Extract that functionality into a generic helper so that
handle_mem_options() and your get_acpi_rsdp() can call it instead
of duplicating the code. Also, why aren't they both using
cmdline_find_option() directly?
If something's missing, extend cmdline_find_option() to serve your
purposes too instead of copying the same code.
Make more sense?
--
Regards/Gruss,
Boris.
Good mailing practices for 400: avoid top-posting and trim the reply.
Hi Boris, Baoquan and all,
I have created a RFC patch for adjust KASLR padding size.
This patch is based on Can's v8 patch [1/3], and the Can's patch
will be changed in the future, so this patch is just RFC.
Welcome to any comments and suggestions. Thanks!
---
arch/x86/boot/compressed/acpitb.c | 8 ++++++-
arch/x86/include/uapi/asm/bootparam.h | 3 ++-
arch/x86/mm/kaslr.c | 31 ++++++++++++++++++++++++++-
3 files changed, 39 insertions(+), 3 deletions(-)
diff --git a/arch/x86/boot/compressed/acpitb.c b/arch/x86/boot/compressed/acpitb.c
index 6b869e3f9780..1504b46f2a04 100644
--- a/arch/x86/boot/compressed/acpitb.c
+++ b/arch/x86/boot/compressed/acpitb.c
@@ -367,6 +367,7 @@ void get_immovable_mem(void)
struct acpi_subtable_header *table;
struct acpi_srat_mem_affinity *ma;
unsigned long table_end;
+ unsigned long long possible_addr, max_possible_addr = 0;
int i = 0;
if (!strstr(args, "movable_node") || strstr(args, "acpi=off"))
@@ -384,7 +385,11 @@ void get_immovable_mem(void)
while (((unsigned long)table) + table->length < table_end) {
if (table->type == 1) {
ma = (struct acpi_srat_mem_affinity *)table;
- if (!(ma->flags & ACPI_SRAT_MEM_HOT_PLUGGABLE)) {
+ if (ma->flags & ACPI_SRAT_MEM_HOT_PLUGGABLE) {
+ possible_addr = ma->base_address + ma->length;
+ if (possible_addr > max_possible_addr)
+ max_possible_addr = possible_addr;
+ } else {
immovable_mem[i].start = ma->base_address;
immovable_mem[i].size = ma->length;
i++;
@@ -397,6 +402,7 @@ void get_immovable_mem(void)

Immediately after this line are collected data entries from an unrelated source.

**config.mk**
```make
export PLATFORM = sky130hd
export DESIGN_NAME = load_adaptive_current_loop
export DESIGN_NICKNAME = d
export VERILOG_FILES = /design/src/atc_pkg.sv /design/src/load_adaptive_current_loop.sv
export VERILOG_INCLUDE_DIRS = /design/src
export SDC_FILE = /design/constraint.sdc
export NUM_CORES = 1
export LEC_CHECK = 0
export ABC_AREA = 1
export BUFFER_PORTS_ARGS = -buffer_cell sky130_fd_sc_hd__buf_2
export CAP_MARGIN = 20
export CORE_UTILIZATION = 49
export CTS_BUF_LIST = sky130_fd_sc_hd__clkbuf_8
export CTS_CLUSTER_DIAMETER = 150
export DETAILED_ROUTE_END_ITERATION = 10
export HOLD_SLACK_MARGIN = 0.02
export PLACE_DENSITY = 0.74
export SYNTH_ARGS = -nofsm -noshare
export SYNTH_HDL_FRONTEND = slang
export SYNTH_SLANG_ARGS = --single-unit
```
**constraint.sdc**
```tcl
create_clock -name CLK -period 8.6 [get_ports CLK]
set_clock_uncertainty 0.2 [all_clocks]
set_input_delay 2.58 -clock CLK [delete_from_list [all_inputs] [get_ports CLK]]
set_output_delay 2.58 -clock CLK [all_outputs]
set_load 0.005 [all_outputs]
```
===== src/logic/lrc_pkg.sv =====
// constants and types shared by the logic cell files
package lrc_pkg;
   localparam int ADDR_W = 8;
   localparam int DATA_W = 32;
   localparam int LUT_W = 16;
   localparam int CTRL_W = 10;
   localparam int STAT_W = 2;
   // register offsets (byte addresses, one word each)
   localparam logic [7:0] OFF_LUT = 8'h00;
   localparam logic [7:0] OFF_CTRL = 8'h04;
   localparam logic [7:0] OFF_STATUS = 8'h08;
   // reset values
   localparam logic [15:0] LUT_RST = 16'h0000;
   localparam logic [9:0] CTRL_RST = 10'h000;
   // control field positions
   localparam int CTRL_MODE_LSB = 0;
   localparam int CTRL_CARRY = 2;
   localparam int CTRL_CHAIN_END = 3;
   localparam int CTRL_FB = 4;
   localparam int CTRL_PACKED = 5;
   localparam int CTRL_PRESET = 6;
   localparam int CTRL_OSEL_LOCAL = 7;
   localparam int CTRL_OSEL_A = 8;
   localparam int CTRL_OSEL_B = 9;
   // status field positions
   localparam int STAT_Q = 0;
   localparam int STAT_LUT = 1;
   typedef enum logic [1:0] {
      LRC_FF_D,
      LRC_FF_T,
      LRC_FF_JK,
      LRC_FF_SR
   } lrc_ff_mode_t;
endpackage


===== src/logic/lrc_cell.sv =====
// logic cell in normal mode: lut, register, three outputs, chain
//
// The plain strobed port and the address map were left to the implementer.
`timescale 1ns/10ps
// Behaviour
// - the register works as a d, t, jk or sr flip-flop, chosen by control.
// - the register has data, load data, clock, enable, clear, load inputs.
// - an asserted load copies the fourth data input, or a one when preset is set, into the register.
// - a combinational function sends the lut result past the register.
// - each of the three outputs picks lut result or register on its own.
// - two outputs feed row, column and neighbour routes, one feeds local.
// - the register output can be fed back as a lut input of the same cell.
// - registered and unregistered lut copies can be out at the same time.
// - four data inputs address the lut, the fourth swappable for carry in.
// - the lut result goes straight to the next cell on a chain output.
// - the register may be loaded from a source unrelated to the lut.
// - carry in is taken as lut input only at the end of an adder chain.
module lrc_cell (
   input wire logic ref_clk,
   input wire logic rst_n,
   input wire logic [lrc_pkg::ADDR_W-1:0] reg_addr,
   input wire logic [lrc_pkg::DATA_W-1:0] reg_wdata,
   input wire logic reg_wr,
   input wire logic reg_rd,
   output logic [lrc_pkg::DATA_W-1:0] reg_rdata,
   input wire logic cell_in0,
   input wire logic cell_in1,
   input wire logic cell_in2,
   input wire logic fourth_data_input,
   input wire logic carry_in,
   input wire logic cell_clk,
   input wire logic cell_ena,
   input wire logic cell_sclr,
   input wire logic cell_clr,
   input wire logic cell_aload,
   input wire logic packed_data,
   input wire logic reg_k,
   output logic local_out,
   output logic route_out_a,
   output logic neighbour_direct_route,
   output logic chain_out
);
   logic [lrc_pkg::LUT_W-1:0] lut_mask;
   logic [lrc_pkg::CTRL_W-1:0] ctrl;
   logic [lrc_pkg::LUT_W-1:0] next_lut_mask;
   logic [lrc_pkg::CTRL_W-1:0] next_ctrl;
   logic [lrc_pkg::DATA_W-1:0] next_reg_rdata;
   logic cell_clk_d;
   logic next_cell_clk_d;
   logic next_local_out;
   logic next_route_out_a;
   logic next_neighbour_direct_route;
   logic next_chain_out;
   logic cell_q;
   logic lut_res;
   logic lut_in0;
   logic lut_in3;
   logic use_carry;
   logic reg_d;
   logic tick;
   logic aload_val;
   logic [3:0] lut_idx;
   lrc_pkg::lrc_ff_mode_t ff_mode;

   // register port
   always_comb begin
      next_lut_mask = lut_mask;
      next_ctrl = ctrl;
      next_reg_rdata = '0;
      if (reg_wr) begin
         if (reg_addr == lrc_pkg::OFF_LUT) begin
            next_lut_mask = reg_wdata[lrc_pkg::LUT_W-1:0];
         end else if (reg_addr == lrc_pkg::OFF_CTRL) begin
            next_ctrl = reg_wdata[lrc_pkg::CTRL_W-1:0];
         end
      end
      // unmapped addresses read as zero
      if (reg_rd) begin
         if (reg_addr == lrc_pkg::OFF_LUT) begin
            next_reg_rdata[lrc_pkg::LUT_W-1:0] = lut_mask;
         end else if (reg_addr == lrc_pkg::OFF_CTRL) begin
            next_reg_rdata[lrc_pkg::CTRL_W-1:0] = ctrl;
         end else if (reg_addr == lrc_pkg::OFF_STATUS) begin
            next_reg_rdata[lrc_pkg::STAT_Q] = cell_q;
            next_reg_rdata[lrc_pkg::STAT_LUT] = lut_res;
         end
      end
   end

   always_ff @(posedge ref_clk) begin
      if (!rst_n) begin
         lut_mask <= lrc_pkg::LUT_RST;
         ctrl <= lrc_pkg::CTRL_RST;
         reg_rdata <= '0;
      end else begin
         lut_mask <= next_lut_mask;
         ctrl <= next_ctrl;
         reg_rdata <= next_reg_rdata;
      end
   end

   // look-up table and register feeds
   always_comb begin
      ff_mode = lrc_pkg::lrc_ff_mode_t'(ctrl[lrc_pkg::CTRL_MODE_LSB +: 2]);
      // carry is ignored unless the cell closes an adder chain
      use_carry = ctrl[lrc_pkg::CTRL_CARRY]
                & ctrl[lrc_pkg::CTRL_CHAIN_END];
      lut_in3 = use_carry ? carry_in : fourth_data_input;
      lut_in0 = ctrl[lrc_pkg::CTRL_FB] ? cell_q : cell_in0;
      lut_idx = {lut_in3, cell_in2, cell_in1, lut_in0};
      lut_res = lut_mask[lut_idx];
      // packed mode frees the register from the lut
      reg_d = ctrl[lrc_pkg::CTRL_PACKED] ? packed_data : lut_res;
      aload_val = ctrl[lrc_pkg::CTRL_PRESET]
                ? 1'b1 : fourth_data_input;
      // cell clock is a plain synchronous input; its rising edge ticks while cell_ena is high
      tick = cell_clk & ~cell_clk_d & cell_ena;
   end

   lrc_ff_core u_ff (
      .ref_clk(ref_clk),
      .rst_n(rst_n),
      .mode(ff_mode),
      .d(reg_d),
      .k(reg_k),
      .tick(tick),
      .sclr(cell_sclr),
      .clr(cell_clr),
      .aload(cell_aload),
      .aload_val(aload_val),
      .q(cell_q)
   );

   // output selection; every output is retimed by one flop
   always_comb begin
      next_cell_clk_d = cell_clk;
      next_local_out = ctrl[lrc_pkg::CTRL_OSEL_LOCAL]
                     ? cell_q : lut_res;
      next_route_out_a = ctrl[lrc_pkg::CTRL_OSEL_A]
                       ? cell_q : lut_res;
      next_neighbour_direct_route = ctrl[lrc_pkg::CTRL_OSEL_B]
                                  ? cell_q : lut_res;
      next_chain_out = lut_res;
   end

   always_ff @(posedge ref_clk) begin
      if (!rst_n) begin
         cell_clk_d <= 1'b0;
         local_out <= 1'b0;
         route_out_a <= 1'b0;
         neighbour_direct_route <= 1'b0;
         chain_out <= 1'b0;
      end else begin
         cell_clk_d <= next_cell_clk_d;
         local_out <= next_local_out;
         route_out_a <= next_route_out_a;
         neighbour_direct_route <= next_neighbour_direct_route;
         chain_out <= next_chain_out;
      end
   end
endmodule // lrc_cell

((unsigned long)table + table->length);
}
num_immovable_mem = i;
+ boot_params->possible_mem_addr = max_possible_addr;
}
#else
void get_immovable_mem(void)
diff --git a/arch/x86/include/uapi/asm/bootparam.h b/arch/x86/include/uapi/asm/bootparam.h
index a06cbf019744..c987c725e93a 100644
--- a/arch/x86/include/uapi/asm/bootparam.h
+++ b/arch/x86/include/uapi/asm/bootparam.h
@@ -191,7 +191,8 @@ struct boot_params {
__u8 _pad7[0x290-0x1f1-sizeof(struct setup_header)];
__u32 edd_mbr_sig_buffer[EDD_MBR_SIG_MAX]; /* 0x290 */
struct boot_e820_entry e820_table[E820_MAX_ENTRIES_ZEROPAGE]; /* 0x2d0 */
- __u8 _pad8[48]; /* 0xcd0 */
+ __u8 _pad8[40]; /* 0xcd0 */
+ __u64 possible_mem_addr; /* 0xcf8 */
struct edd_info eddbuf[EDDMAXNR]; /* 0xd00 */
__u8 _pad9[276]; /* 0xeec */
} __attribute__((packed));
diff --git a/arch/x86/mm/kaslr.c b/arch/x86/mm/kaslr.c
index 61db77b0eda9..8c5aca792b51 100644
--- a/arch/x86/mm/kaslr.c
+++ b/arch/x86/mm/kaslr.c
@@ -69,6 +69,35 @@ static inline bool kaslr_memory_enabled(void)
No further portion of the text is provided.